Eventually, and probably some day soon, you will find yourself in this situation: You've got your little bundle of joy stripped down to his original packaging at a rest stop near Wall, South Dakota. You're just about to finish the ceremonial smearing of the A&D ointment on your son's ass when a little fountain catches your attention. While your attention had been otherwise diverted on the task of diaper rash prevention, your kid has decided to, in one glorious movment, evacuate all 3 gallons of fluid that populate his body.

You'll need to act quickly in order to minimize the damages. Here are some tips:

  1. Don't panic.
  2. Quickly reach for some sort of containment barrier. You do have a washcloth handy for just such an occasion, right?
  3. Don't just stand there with the washcloth, cover that boy's penis for crying out loud. (Some folks will actually opt for a conically shaped device specifically engineered with the explicit purpose of deflecting baby urine--the pee-pee-tee-pee).
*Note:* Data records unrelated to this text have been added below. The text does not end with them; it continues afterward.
### src/rtl/gemm_pkg.sv
// gemm_pkg: shared types and constants for the GEMM accumulator writeback path.
//   wb_state_t          : writeback controller state (IDLE, RUN, DRAIN)
//   GEMM_* localparams  : default lane counts and widths used when slicing rows
//                         into lanes and sizing the accumulator memory
//   GEMM_LANE_GUARD     : extra bits carried on a lane sum to detect overflow
package gemm_pkg;

  typedef enum logic [1:0] {
    ST_IDLE  = 2'd0,
    ST_RUN   = 2'd1,
    ST_DRAIN = 2'd2
  } wb_state_t;

  localparam int GEMM_ARRAY_N        = 8;
  localparam int GEMM_PE_OUT_WIDTH   = 19;
  localparam int GEMM_ACC_DATA_WIDTH = 32;
  localparam int GEMM_ACC_ADDR_WIDTH = 12;
  localparam int GEMM_LANE_GUARD     = 1;

endpackage

### src/rtl/acc_writeback_if.sv
// acc_writeback_if: accumulator memory bus between the writeback block and the
// accumulator RAM (one read port with 1-cycle latency, one write port).
//   acc_mem_read_ADDR/EN   : read request, data returns on acc_mem_read_DOUT next cycle
//   acc_mem_write_ADDR/EN/WE/DIN : write request, committed at the clock edge
// modport master: the writeback block; modport slave: the RAM.
interface acc_writeback_if #(
  parameter int ARRAY_N              = 8,
  parameter int ACC_DATA_WIDTH       = 32,
  parameter int ACC_MEM_ADDR_WIDTH_W = 12
);

  logic [ACC_MEM_ADDR_WIDTH_W-1:0]   acc_mem_read_ADDR;
  logic                              acc_mem_read_EN;
  logic [ARRAY_N*ACC_DATA_WIDTH-1:0] acc_mem_read_DOUT;
  logic [ACC_MEM_ADDR_WIDTH_W-1:0]   acc_mem_write_ADDR;
  logic                              acc_mem_write_EN;
  logic                              acc_mem_write_WE;
  logic [ARRAY_N*ACC_DATA_WIDTH-1:0] acc_mem_write_DIN;

  modport master (
    output acc_mem_read_ADDR, acc_mem_read_EN,
    input  acc_mem_read_DOUT,
    output acc_mem_write_ADDR, acc_mem_write_EN, acc_mem_write_WE, acc_mem_write_DIN
  );

  modport slave (
    input  acc_mem_read_ADDR, acc_mem_read_EN,
    output acc_mem_read_DOUT,
    input  acc_mem_write_ADDR, acc_mem_write_EN, acc_mem_write_WE, acc_mem_write_DIN
  );

endinterface

### src/rtl/acc_writeback_lane.sv
// acc_lane_add: one accumulator lane. Sign-extends a PE column result to the
// accumulator width and adds the existing accumulator value when accumulate=1.
//   pe_lane    : signed PE result (PE_OUT_WIDTH)
//   acc_lane   : current accumulator contents (ACC_DATA_WIDTH)
//   accumulate : 1 = pe + acc, 0 = pe alone
//   sum        : lane result (ACC_DATA_WIDTH)
// Build option ACC_WB_SATURATE_EN: clamp to signed min/max instead of wrapping.
module acc_lane_add
  import gemm_pkg::*;
#(
  parameter int PE_OUT_WIDTH   = GEMM_PE_OUT_WIDTH,
  parameter int ACC_DATA_WIDTH = GEMM_ACC_DATA_WIDTH
) (
  input  logic [PE_OUT_WIDTH-1:0]   pe_lane,
  input  logic [ACC_DATA_WIDTH-1:0] acc_lane,
  input  logic                      accumulate,
  output logic [ACC_DATA_WIDTH-1:0] sum
);

`ifdef ACC_WB_SATURATE_EN
  // One guard bit: the top two bits disagree exactly when the signed sum overflowed.
  localparam int SW = ACC_DATA_WIDTH + GEMM_LANE_GUARD;
  logic [SW-1:0] pe_ext;
  logic [SW-1:0] acc_ext;
  logic [SW-1:0] sum_wide;

  always_comb begin
    pe_ext   = {{(SW-PE_OUT_WIDTH){pe_lane[PE_OUT_WIDTH-1]}}, pe_lane};
    acc_ext  = accumulate ? {{GEMM_LANE_GUARD{acc_lane[ACC_DATA_WIDTH-1]}}, acc_lane} : '0;
    sum_wide = pe_ext + acc_ext;
    if (sum_wide[SW-1] != sum_wide[SW-2]) begin
      sum = sum_wide[SW-1] ? {1'b1, {(ACC_DATA_WIDTH-1){1'b0}}}
                           : {1'b0, {(ACC_DATA_WIDTH-1){1'b1}}};
    end else begin
      sum = sum_wide[ACC_DATA_WIDTH-1:0];
    end
  end
`else
  logic [ACC_DATA_WIDTH-1:0] pe_ext;
  logic [ACC_DATA_WIDTH-1:0] acc_ext;

  always_comb begin
    pe_ext  = {{(ACC_DATA_WIDTH-PE_OUT_WIDTH){pe_lane[PE_OUT_WIDTH-1]}}, pe_lane};
    acc_ext = accumulate ? acc_lane : '0;
    sum     = pe_ext + acc_ext;
  end
`endif

endmodule

### src/rtl/acc_writeback.sv
// acc_writeback: writes de-skewed systolic array rows into accumulator memory,
// optionally adding to the rows already stored there.
//   clk, reset_n       : clock, synchronous active-low reset
//   start, base_addr, num_rows, accumulate : job setup, sampled in IDLE
//   pe_out_valid, pe_out_data : one row per cycle, lane i at [i*PE_OUT_WIDTH +: PE_OUT_WIDTH]
//   acc_mem            : accumulator memory bus (acc_writeback_if.master)
//   busy, done, err    : job in flight, end-of-job pulse, sticky dropped-row flag
//   state_dbg          : current controller state
// Build option ACC_WB_SATURATE_EN: lane sums saturate instead of wrapping.
//
// Handshake: pe_out_valid has no ready. A row is accepted in any cycle where
// pe_out_valid=1 and the controller is in RUN; rows offered in IDLE or DRAIN
// are dropped and raise err. There is no backpressure anywhere: the pipeline
// advances every cycle, read at t+1, RAM data at t+2, write at t+3.
module acc_writeback
  import gemm_pkg::*;
#(
  parameter int ARRAY_N              = GEMM_ARRAY_N,
  parameter int PE_OUT_WIDTH         = GEMM_PE_OUT_WIDTH,
  parameter int ACC_DATA_WIDTH       = GEMM_ACC_DATA_WIDTH,
  parameter int ACC_MEM_ADDR_WIDTH_W = GEMM_ACC_ADDR_WIDTH
) (
  input  logic                              clk,
  input  logic                              reset_n,
  input  logic                              start,
  input  logic [ACC_MEM_ADDR_WIDTH_W-1:0]   base_addr,
  input  logic [ACC_MEM_ADDR_WIDTH_W:0]     num_rows,
  input  logic                              accumulate,
  input  logic                              pe_out_valid,
  input  logic [ARRAY_N*PE_OUT_WIDTH-1:0]   pe_out_data,
  acc_writeback_if.master                   acc_mem,
  output logic                              busy,
  output logic                              done,
  output logic                              err,
  output wb_state_t                         state_dbg
);

  localparam int AW = ACC_MEM_ADDR_WIDTH_W;
  localparam int RP = ARRAY_N * PE_OUT_WIDTH;
  localparam int RA = ARRAY_N * ACC_DATA_WIDTH;

  wb_state_t       state;
  logic [AW-1:0]   addr_ptr;
  logic [AW:0]     rows_q;
  logic [AW:0]     row_cnt;
  logic [AW:0]     row_cnt_nxt;
  logic            acc_q;
  logic            accept;
  logic            last_row;

  // Stage 1 drives the read port, stage 2 meets the RAM data, stage 3 drives
  // the write port. Address/data fields are zeroed whenever the slot is empty
  // so the bus idles at all-zero.
  logic            s1_valid, s1_rd_en, s1_last;
  logic [AW-1:0]   s1_addr;
  logic [RP-1:0]   s1_pe;
  logic            s2_valid, s2_acc, s2_last;
  logic [AW-1:0]   s2_addr;
  logic [RP-1:0]   s2_pe;
  logic            s3_valid, s3_last;
  logic [AW-1:0]   s3_addr;
  logic [RA-1:0]   s3_din;
  logic [RA-1:0]   lane_sum;

  assign accept      = (state == ST_RUN) && pe_out_valid;
  assign row_cnt_nxt = row_cnt + {{AW{1'b0}}, 1'b1};
  assign last_row    = (row_cnt_nxt == rows_q);

  for (genvar i = 0; i < ARRAY_N; i++) begin : g_lane
    acc_lane_add #(
      .PE_OUT_WIDTH   (PE_OUT_WIDTH),
      .ACC_DATA_WIDTH (ACC_DATA_WIDTH)
    ) u_lane (
      .pe_lane    (s2_pe[i*PE_OUT_WIDTH +: PE_OUT_WIDTH]),
      .acc_lane   (acc_mem.acc_mem_read_DOUT[i*ACC_DATA_WIDTH +: ACC_DATA_WIDTH]),
      .accumulate (s2_acc),
      .sum        (lane_sum[i*ACC_DATA_WIDTH +: ACC_DATA_WIDTH])
    );
  end

  always_ff @(posedge clk) begin
    if (!reset_n) begin
      state    <= ST_IDLE;
      addr_ptr <= '0;
      rows_q   <= '0;
      row_cnt  <= '0;
      acc_q    <= 1'b0;
      done     <= 1'b0;
      err      <= 1'b0;
      s1_valid <= 1'b0;
      s1_rd_en <= 1'b0;
      s1_last  <= 1'b0;
      s1_addr  <= '0;
      s1_pe    <= '0;
      s2_valid <= 1'b0;
      s2_acc   <= 1'b0;
      s2_last  <= 1'b0;
      s2_addr  <= '0;
      s2_pe    <= '0;
      s3_valid <= 1'b0;
      s3_last  <= 1'b0;
      s3_addr  <= '0;
      s3_din   <= '0;
    end else begin
      done <= 1'b0;

      s1_valid <= accept;
      s1_rd_en <= accept & acc_q;
      s1_last  <= accept & last_row;
      s1_addr  <= accept ? addr_ptr : '0;
      s1_pe    <= accept ? pe_out_data : '0;

      s2_valid <= s1_valid;
      s2_acc   <= s1_rd_en;
      s2_last  <= s1_last;
      s2_addr  <= s1_addr;
      s2_pe    <= s1_pe;

      s3_valid <= s2_valid;
      s3_last  <= s2_last;
      s3_addr  <= s2_addr;
      s3_din   <= s2_valid ? lane_sum : '0;

      if (s3_valid && s3_last) begin
        done <= 1'b1;
      end

      if (pe_out_valid && (state != ST_RUN)) begin
        err <= 1'b1;
      end

      case (state)
        ST_IDLE: begin
          if (start) begin
            if (num_rows == '0) begin
              done <= 1'b1;
            end else begin
              // A real job clears a previous protocol error.
              err      <= 1'b0;
              state    <= ST_RUN;
              addr_ptr <= base_addr;
              rows_q   <= num_rows;
              acc_q    <= accumulate;
              row_cnt  <= '0;
            end
          end
        end
        ST_RUN: begin
          if (accept) begin
            // Address wraps naturally at 2^AW.
            addr_ptr <= addr_ptr + {{(AW-1){1'b0}}, 1'b1};
            row_cnt  <= row_cnt_nxt;
            if (last_row) begin
              state <= ST_DRAIN;
            end
          end
        end
        ST_DRAIN: begin
          if (s3_valid && s3_last) begin
            state <= ST_IDLE;
          end
        end
        default: state <= ST_IDLE;
      endcase
    end
  end

  assign acc_mem.acc_mem_read_EN    = s1_rd_en;
  assign acc_mem.acc_mem_read_ADDR  = s1_addr;
  assign acc_mem.acc_mem_write_EN   = s3_valid;
  assign acc_mem.acc_mem_write_WE   = s3_valid;
  assign acc_mem.acc_mem_write_ADDR = s3_addr;
  assign acc_mem.acc_mem_write_DIN  = s3_din;

  assign busy      = (state != ST_IDLE);
  assign state_dbg = state;

endmodule

### src/flat_wrapper.sv
// flat-port wrapper written by rule: the top's interface ports become plain ports
module acc_writeback_flat import gemm_pkg::*;
#(
  parameter int ARRAY_N              = GEMM_ARRAY_N,
  parameter int PE_OUT_WIDTH         = GEMM_PE_OUT_WIDTH,
  parameter int ACC_DATA_WIDTH       = GEMM_ACC_DATA_WIDTH,
  parameter int ACC_MEM_ADDR_WIDTH_W = GEMM_ACC_ADDR_WIDTH
)
  (clk, reset_n, start, base_addr, num_rows, accumulate, pe_out_valid, pe_out_data, busy, done, err, state_dbg, acc_mem_acc_mem_read_ADDR, acc_mem_acc_mem_read_EN, acc_mem_acc_mem_read_DOUT, acc_mem_acc_mem_write_ADDR, acc_mem_acc_mem_write_EN, acc_mem_acc_mem_write_WE, acc_mem_acc_mem_write_DIN);
  acc_writeback_if #(.ARRAY_N(ARRAY_N), .ACC_DATA_WIDTH(ACC_DATA_WIDTH), .ACC_MEM_ADDR_WIDTH_W(ACC_MEM_ADDR_WIDTH_W)) acc_mem_i ();
  input  logic clk;
  input  logic reset_n;
  input  logic start;
  input  logic [ACC_MEM_ADDR_WIDTH_W-1:0] base_addr;
  input  logic [ACC_MEM_ADDR_WIDTH_W:0] num_rows;
  input  logic accumulate;
  input  logic pe_out_valid;
  input  logic [ARRAY_N*PE_OUT_WIDTH-1:0] pe_out_data;
  output logic busy;
  output logic done;
  output logic err;
  output wb_state_t state_dbg;
  output wire logic [$bits(acc_mem_i.acc_mem_read_ADDR)-1:0] acc_mem_acc_mem_read_ADDR;
  output wire logic [$bits(acc_mem_i.acc_mem_read_EN)-1:0] acc_mem_acc_mem_read_EN;
  input wire logic [$bits(acc_mem_i.acc_mem_read_DOUT)-1:0] acc_mem_acc_mem_read_DOUT;
  output wire logic [$bits(acc_mem_i.acc_mem_write_ADDR)-1:0] acc_mem_acc_mem_write_ADDR;
  output wire logic [$bits(acc_mem_i.acc_mem_write_EN)-1:0] acc_mem_acc_mem_write_EN;
  output wire logic [$bits(acc_mem_i.acc_mem_write_WE)-1:0] acc_mem_acc_mem_write_WE;
  output wire logic [$bits(acc_mem_i.acc_mem_write_DIN)-1:0] acc_mem_acc_mem_write_DIN;
  assign acc_mem_acc_mem_read_ADDR = acc_mem_i.acc_mem_read_ADDR;
  assign acc_mem_acc_mem_read_EN = acc_mem_i.acc_mem_read_EN;
  assign acc_mem_i.acc_mem_read_DOUT = acc_mem_acc_mem_read_DOUT;
  assign acc_mem_acc_mem_write_ADDR = acc_mem_i.acc_mem_write_ADDR;
  assign acc_mem_acc_mem_write_EN = acc_mem_i.acc_mem_write_EN;
  assign acc_mem_acc_mem_write_WE = acc_mem_i.acc_mem_write_WE;
  assign acc_mem_acc_mem_write_DIN = acc_mem_i.acc_mem_write_DIN;
  acc_writeback #(.ARRAY_N(ARRAY_N), .PE_OUT_WIDTH(PE_OUT_WIDTH), .ACC_DATA_WIDTH(ACC_DATA_WIDTH), .ACC_MEM_ADDR_WIDTH_W(ACC_MEM_ADDR_WIDTH_W)) u_core (.clk(clk), .reset_n(reset_n), .start(start), .base_addr(base_addr), .num_rows(num_rows), .accumulate(accumulate), .pe_out_valid(pe_out_valid), .pe_out_data(pe_out_data), .acc_mem(acc_mem_i), .busy(busy), .done(done), .err(err), .state_dbg(state_dbg));
endmodule
### config.mk
export PLATFORM = sky130hd
export DESIGN_NAME = acc_writeback_flat
export DESIGN_NICKNAME = d
export VERILOG_FILES = /design/src/rtl/gemm_pkg.sv /design/src/rtl/acc_writeback_if.sv /design/src/rtl/acc_writeback_lane.sv /design/src/rtl/acc_writeback.sv /design/src/flat_wrapper.sv
export SDC_FILE = /design/constraint.sdc
export NUM_CORES = 1
export LEC_CHECK = 0
export CAP_MARGIN = 40
export CORE_AREA = 2 2 282 284
export DETAILED_ROUTE_END_ITERATION = 10
export DIE_AREA = 0 0 284 286
export MAX_ROUTING_LAYER = met4
export PLACE_DENSITY = 0.67
export SLEW_MARGIN = 10
export SYNTH_ARGS = -nofsm -noshare
export SYNTH_HDL_FRONTEND = slang
export SYNTH_SLANG_ARGS = --single-unit
### constraint.sdc
create_clock -name clk -period 4.5 [get_ports clk]
set_clock_uncertainty 0.1 [all_clocks]
set_input_delay 0.9 -clock clk [delete_from_list [all_inputs] [get_ports clk]]
set_output_delay 0.9 -clock clk [all_outputs]
set_load 0.01 [all_outputs]
## After elaboration in Yosys (flattened, before gate mapping)

Cells that the tools add are included.

- Register bits: 647
- Input port bits: 438
- Output and inout bits: 288
- Logic and storage cells: 85

- Add/subtract/negate cells: 10
- Equal/unequal tests: 9
- Mux-type cells: 30
- Bitwise gates (word level): 3
- Reductions and logical operators: 12

Operators with widths:

| kind | count |
|---|---|
| $add A32 B32 Y32 | 8 |
| $mux W32 | 8 |
| $mux W13 | 3 |
| $mux W12 | 3 |
| $pmux W13 S2 | 1 |
| $pmux W12 S2 | 1 |
| $add A13 B1 Y13 const B | 1 |
| $eq A13 B13 Y1 | 1 |
| $logic_not A13 Y1 | 1 |
| $add A12 B1 Y12 const B | 1 |
| $mux W2 | 5 |
| $mux W1 | 8 |
| $ne A2 B1 Y1 const B | 4 |
| $pmux W2 S3 | 1 |
| $reduce_and A5 Y1 | 1 |
| $ne A2 B2 Y1 const B | 2 |
| $reduce_and A2 Y1 | 2 |
| $reduce_and A4 Y1 | 1 |
| $reduce_bool A2 Y1 | 2 |
| $logic_and A1 B1 Y1 | 3 |
| $reduce_and A3 Y1 | 1 |
| $and A1 B1 Y1 | 2 |
| $eq A2 B1 Y1 const B | 1 |
| $eq A2 B2 Y1 const B | 1 |
| other kinds (2) | 2 |

## Depth between registers and ports, before layout

Gate-level depths: netlist (run 1).

- Word-level depth: 6
- Mapped depth: 15
- Depth with buffers taken out: 13

## By module

From an unflattened synthesis (run 1), not the netlist that was laid out.

- Cells, all modules: 3,912
- Area, all modules: 34,800.9 um2

Modules (own cells, without submodules):

| module | instances | cells each | area each (um2) | sequential area each (um2) |
|---|---|---|---|---|
| acc_writeback | 1 | 1,649 | 18,838.1 | 12,952.4 |
| acc_lane_add at u_core.g_lane[5].u_lane ... | 3 | 287 | 2,023.2 | 0.0 |
| acc_lane_add at u_core.g_lane[1].u_lane ... | 3 | 283 | 1,994.4 | 0.0 |
| acc_lane_add at u_core.g_lane[4].u_lane | 1 | 287 | 2,020.7 | 0.0 |
| acc_lane_add at u_core.g_lane[0].u_lane | 1 | 266 | 1,889.3 | 0.0 |

## Worst setup path before layout (run 1)

OpenSTA, ideal clock, no wires.

- Path type: input port to flip-flop
- Start point: input acc_mem_acc_mem_read_DOUT[0]
- End point: register u_core.s3_din[20] (netlist: u_core.acc_mem.acc_mem_write_DIN[20])
- Setup time: 0.128 ns
- Arrival time: 3.548 ns
- Data required time: 4.272 ns
- Setup slack: 0.725 ns
- Stages: 12
- Path buffers: 0
- Path through: and2_1 ha_1 fa_1 a211o_1 a2111oi_4 a2bb2oi_2 o21ai_2 a21o_1 a2111o_1 o31ai_2 xor2_1 nor2_1

- Word-level cells in the longest chain between the ends: 2

RTL lines:

| what | line | source |
|---|---|---|
| start: declaration | flat_wrapper.sv:25 | `input wire logic [$bits(acc_mem_i.acc_mem_read_DOUT)-1:0] acc_mem_acc_mem_read_DOUT;` |
| $mux W32 | acc_writeback_lane.sv:44 | `acc_ext = accumulate ? acc_lane : '0;` |
| $add A32 B32 Y32 | acc_writeback_lane.sv:45 | `sum = pe_ext + acc_ext;` |
| end signal: assignment | acc_writeback.sv:122 | `s3_din <= s2_valid ? lane_sum : '0;` |
| end: declaration | acc_writeback.sv:62 | `logic [RA-1:0] s3_din;` |

No other way between the ends.
A chain may end at the register's enable or synchronous reset.

## Worst setup path in the final report (run 1)

- Start point: register u_core.s2_acc
- End point: register u_core.s3_din[62] (netlist: u_core.acc_mem.acc_mem_write_DIN[62])

- Word-level cells in the longest chain between the ends: 2

RTL lines:

| what | line | source |
|---|---|---|
| start: declaration | acc_writeback.sv:57 | `logic s2_valid, s2_acc, s2_last;` |
| start signal: assignment | acc_writeback.sv:114 | `s2_acc <= s1_rd_en;` |
| $mux W32 | acc_writeback_lane.sv:44 |  |
| $add A32 B32 Y32 | acc_writeback_lane.sv:45 |  |

No other way between the ends.

==> results.md, run 1 <==
* Status: finished, final reports clean
* Yosys top cell by area: dfxtp_1
* Clock Tree Buf Depth at 3
* Hold Path Cell Cnt at 1
* Share of cells above drive strength 1 at 0.0489
* HPWL Detailed at 77500 um
* Share of the synthesized area in the top cell type at 0.415
* Mapped Nets at 4149
* IO buf count at 725
* NumNets Final at 4871
* Yosys reg bits at 647
* Final Max Tran Viols at 0
* WL/cell at 19.0 um
* Tcrit/Tclk final at 0.879
* FMAX at 0.253 GHz
* Setup TNS at 0 ps
* Register share of total power at 0.457
* Sink Count at 647
* Hold Path Origin: u_core.s1_pe[94]$_SDFF_PN0_
* Critical path type: reg2reg
* P&R area growth vs syn at 35.6%
* TritonCTS clock tree: done
* Crit path DAT at 4390 ps
* Worst Tran Pin Value at 868 ps
* Worst Setup Start Kind: flip-flop
* Main flop type after synthesis: dfxtp_1
* Hold buffer count at CTS at 0
* Final ANT Viol Nets at 0
* Iteration-0 DRC Markers at 1388
* Relative slew slack at 0.421
* CTS clk-pin slew, worst paths at 60 ps
* Routability cong. at 0.926
* Cts bufs inserted at 73
* RSZ-0062 raised after global routing: no
* Mux share of post-synthesis cell area at 0.00385
* Sequential share of the synthesized area at 0.415
* Post-Synth Simple-Gate Area at 0.235
* Largest family of logic cells by synthesized area: simple AND/OR/NAND/NOR gates
* Reg2reg start: u_core.s2_acc$_SDFF_PN0_
* Setup violators final at 0
* Die Y at 286 um
* Combinational power share at 0.060
* Synth Area in Adders at 0.105
* R2R depth at 13
* Switching pwr at 2840 uW
* Clock latency on the worst-skew pair at 620 ps
* GRT Util Overall at 0.246
* Via count at 26600
* Switching part of the total at 0.222
* Area contributors post-synth: dfxtp_1 (41%), and2_1 (12%), ha_1 (10%)
* Warnings, synthesis at 0
* Total of max-cap violations at 0
* Final min period at 3960 ps
* EDFF count, synth at 0
* Antenna violations before repair at 31
* FF-to-FF End: u_core.acc_mem.acc_mem_write_DIN[62]$_SDFF_PN0_
* Syn_area_per_cell at 9.04 um2
* Endpoints failing hold at 0
* Pint at 9970 uW
* Total grt overflow at 0
* Post-CTS setup buffers at 0
* Final WL at 101000 um
* Die ar. at 81200 um2
* Count of different cell masters after synthesis at 78
* # resized after CTS at 0
* Drt pass-1 iters at 5
* Async SR Flop Fraction at 0
* Initial Utilization at 0.398
* Cells after Synth at 3453
* Most common cell after layout, fill and taps aside: clkdlybuf4s50_1
* Critical path peak fanout at 36
* DRC Markers at 0
* Power share of the clock group at 0.483
* Compound-Gate Fraction of Synth Area at 0.158
* Pwr dens at 302 nW/um2
* Lkg Pwr at 0.0180 uW
* H-tree Lvls at 3
* Reg2reg setup slack at 540 ps
* Mapped Area at 31200 um2
* Critical Path Start: u_core.s2_acc$_SDFF_PN0_
* Hold_ws at 325 ps
* Crit end category: flip-flop
* Synth Area in XOR/XNOR at 0.0600
* Vias per cell at 5.00
* Req. time, crit path at 4940 ps
* First-pass GRT wire length at 151000 um
* Min-Delay Path Class: reg2reg
* Most frequent cells in the layout: clkdlybuf4s50_1 (724), dfxtp_1 (645), and2_1 (613), nor2_1 (302), ha_1 (250)
* Vias in the first global route at 25800
* Root Buffer: clkbuf_16
* Ports at 726
* Peak VDD IR at 0.000246 V
* Largest net degree at the start of global routing at 128
* Cell row count at 103
* Core footprint at 78400 um2
* Die W at 284 um
* End of the worst hold path: u_core.s2_pe[94]$_SDFF_PN0_
worst max-delay path by stage:
stage	endpoint	slack [ps]	cells past startpoint
2_1_floorplan	u_core.acc_mem.acc_mem_write_DIN[20]$_SDFF_PN0_	720	12
3_3_place_gp	u_core.acc_mem.acc_mem_write_DIN[30]$_SDFF_PN0_	4	13
3_5_place_dp	u_core.acc_mem.acc_mem_write_DIN[30]$_SDFF_PN0_	10	13
4_1_cts	u_core.acc_mem.acc_mem_write_DIN[61]$_SDFF_PN0_	550	13
5_1_grt	u_core.acc_mem.acc_mem_write_DIN[221]$_SDFF_PN0_	160	13
6_report	u_core.acc_mem.acc_mem_write_DIN[62]$_SDFF_PN0_	540	13
critical path: stages (launching register included):
cell and delay (ps):
dfxtp_4 510, buf_4 280, and2_1 150, ha_1 230, fa_1 470, a211oi_1 280, o21ba_2 230, a211o_1 180
nand2_1 110, a31oi_1 450, o21ai_1 230, a21o_1 220, a21boi_0 210, mux2i_1 200
metrics by stage:
step           utilization  cells  power, uW  worst slack (ps)  instance area [um2]
4_1_cts              0.540   5283      13000               554                42300
2_1_floorplan            -   3453       6230               725                31200
3_3_place_gp         0.507   5147       6740              4.05                39700
5_1_grt              0.540   5311      13300               164                42300
3_5_place_dp         0.508   5150       6750              10.7                39800
6_report             0.540   5311      12800               544                42300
Okay, good news, we've got the most clear and present danger under control. Now it's time for damage control. Here are a few problem areas to check on:

  1. In baby culture, it is widely understood to be an extreme honor to urinate all over one's parents. Be aware of this cultural phenomenon and ensure that any of your urine soaked clothing can be changed. Hey, you didn't think they made diaper bags so big just for diapers did you? You should always have another change of the most vital bits of clothing.
  2. In utero, babies float around in, among other things, their own urine. Because of this, you shouldn't be surprised when your baby boy seems less disappointed than you that he's managed to piss all over his face. When you clean this up, and you should clean it up, ensure that you use a towel to soak up any urine that may have pooled in your baby's ears. I can't think of anything grosser than a baby whose ears smell like urine. Actually, come to think of it I can think of a number of "grosser" things, but that's another node entirely.
  3. Women, it's time someone told you this: There's a homing device implanted in the male penis which makes it point directly at the nearest mirror. Awkward that you now know this, I know. Because of this nifty little artifact, however, your baby will be prone to leave a little trail of wonderful-ness on any mirrors in the proximity of where he is being changed. If you want to leave this urinary graffiti on the mirror by your changing table at home be my guest. However, please do have the decency to clean up the community mirror in the family restroom at the mall after junior has attempted to write his name in cursive on it.